Ropraz – Espace de l’Estrée
André Sugnaux, peindre pour que personne ne reste au bord de
l’histoire
Une exposition qui raconte comment les victimes des goulags
sous le régime Stalinien se dressent dans la lumière. Des
milliers de déportés s’entrecroisent entre les barbelés.
Personne n’a survécu aux déportations, ceux qui n’ont pas été
tués ont l’âme éteinte, la douleur tue éternellement.
Pourtant cette exposition bouleversante n’est pas désespérée.
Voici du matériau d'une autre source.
==> flow/design.v (excerpt) <==
module division_float_32(clock, start, operand1, operand2, result, finish, illegal);
export LEC_CHECK = 0
export ABC_AREA = 0
export CAP_MARGIN = 5
export CELL_PAD_IN_SITES_DETAIL_PLACEMENT = 0
export CORE_ASPECT_RATIO = 0.89
export CORE_MARGIN = 2
export CORE_UTILIZATION = 63
export MAX_ROUTING_LAYER = met5
export PLACE_DENSITY = 0.57
export SLEW_MARGIN = 20
export TNS_END_PERCENT = 5
create_clock -name core_clock -period 5.57 [get_ports {clock}]
run.sh (not shown) runs the stock make flow with config.mk's settings and CLKGATE_MAP_FILE=.
Edit:
ABC_AREA = default   (was 0)
CAP_MARGIN = 20   (was 5)
CELL_PAD_IN_SITES_DETAIL_PLACEMENT = default   (was 0)
CORE_ASPECT_RATIO = default   (was 0.89)
CORE_UTILIZATION = 58   (was 63)
MAX_ROUTING_LAYER = default   (was met5)
PLACE_DENSITY = default   (was 0.57)
SETUP_SLACK_MARGIN = 1.13   (was default)
TNS_END_PERCENT = default   (was 5)
clock period = 4.07 ns   (was 5.57 ns; I/O delays follow)
After rerunning:
- With this change the flow reached the layout checks and failed them: negative setup slack
- area after synthesis stays the same
- flip-flop count does not change
- final area rose by well over a third
- synthesized cell count does not change
- non-clock buffer count rose by 761
- first-iteration DRC count rose by well over a third
==> job 7570: inputs <==
// comp_mult_top
module comp_mult_top #(
parameter NO_MULT   = 4     ,  
parameter APB_BADDR = 0     ,  
parameter SYS_AW    = 16    ,  
parameter REG_DW    = 16       
)(
input                    clk         ,  
input                    rst_n       ,  
input      [ SYS_AW-1:0] apb_paddr   ,  
input                    apb_psel    ,  
input                    apb_penable ,  
input                    apb_pwrite  ,  
input      [REG_DW -1:0] apb_pwdata  ,  
output                   apb_pready  ,  
output reg [REG_DW -1:0] apb_prdata  ,  
output reg               apb_pslverr ,  
output reg               mem_ce      ,  
output reg               mem_we      ,  
output reg [SYS_AW -1:0] mem_addr    ,  
output reg [     8 -1:0] mem_wr_data ,  
input      [     8 -1:0] mem_rd_data    
);
Settings: LEC_CHECK=0, CAP_MARGIN=20, CELL_PAD_IN_SITES_DETAIL_PLACEMENT=1, CELL_PAD_IN_SITES_GLOBAL_PLACEMENT=0, CORE_ASPECT_RATIO=1.38, CORE_MARGIN=3, CORE_UTILIZATION=51, MAX_ROUTING_LAYER=met4, PLACE_DENSITY_LB_ADDON=0.16, SETUP_SLACK_MARGIN=1.73, SLEW_MARGIN=20, TNS_END_PERCENT=60; clock period 7.28 ns.
run.sh (not shown) runs the stock make flow with config.mk's settings and CLKGATE_MAP_FILE=.
==> inputs of job 3099, as changes to job 7570 <==
- CELL_PAD_IN_SITES_DETAIL_PLACEMENT: 1 -> default
- CELL_PAD_IN_SITES_GLOBAL_PLACEMENT: 0 -> default
- CORE_ASPECT_RATIO: 1.38 -> default
- CORE_MARGIN: 3 -> 2
- CORE_UTILIZATION: 51 -> 29
- MAX_ROUTING_LAYER: met4 -> default
- PLACE_DENSITY_LB_ADDON: 0.16 -> default
- SETUP_SLACK_MARGIN: 1.73 -> default
- TNS_END_PERCENT: 60 -> default
==> flow/constraint.sdc (replaced) <==
create_clock -name core_clock -period 11.3 [get_ports {clk}]
set_input_delay 2.2600 -clock core_clock [delete_from_list [all_inputs] [get_ports {clk}]]
set_output_delay 2.2600 -clock core_clock [all_outputs]
set_load 0.01 [all_outputs]
==> results <==
Job 7570 produced a layout that fails on setup timing. Job 3099 went through all stages and came out clean. Clock-buffer cell count: job 3099 is lower than job 7570 (1). Between job 7570 and job 3099, the lower total power is in job 3099 (gap 120%, measured against job 3099). In job 7570 the first-iteration DRC count is higher than in job 3099, by about 90%. In job 7570 the final area is larger than in job 3099, by 12%.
L’artiste bâtit son œuvre sur une vérité. « Je peins les
éléments de souffrance dans la lumière et recherche le côté
positif des choses dans l’intemporalité. J’utilise la technique
de l’icône, un fil rouge qui suit le destin de l’humanité et
plus particulièrement les injustices sociales et la violence.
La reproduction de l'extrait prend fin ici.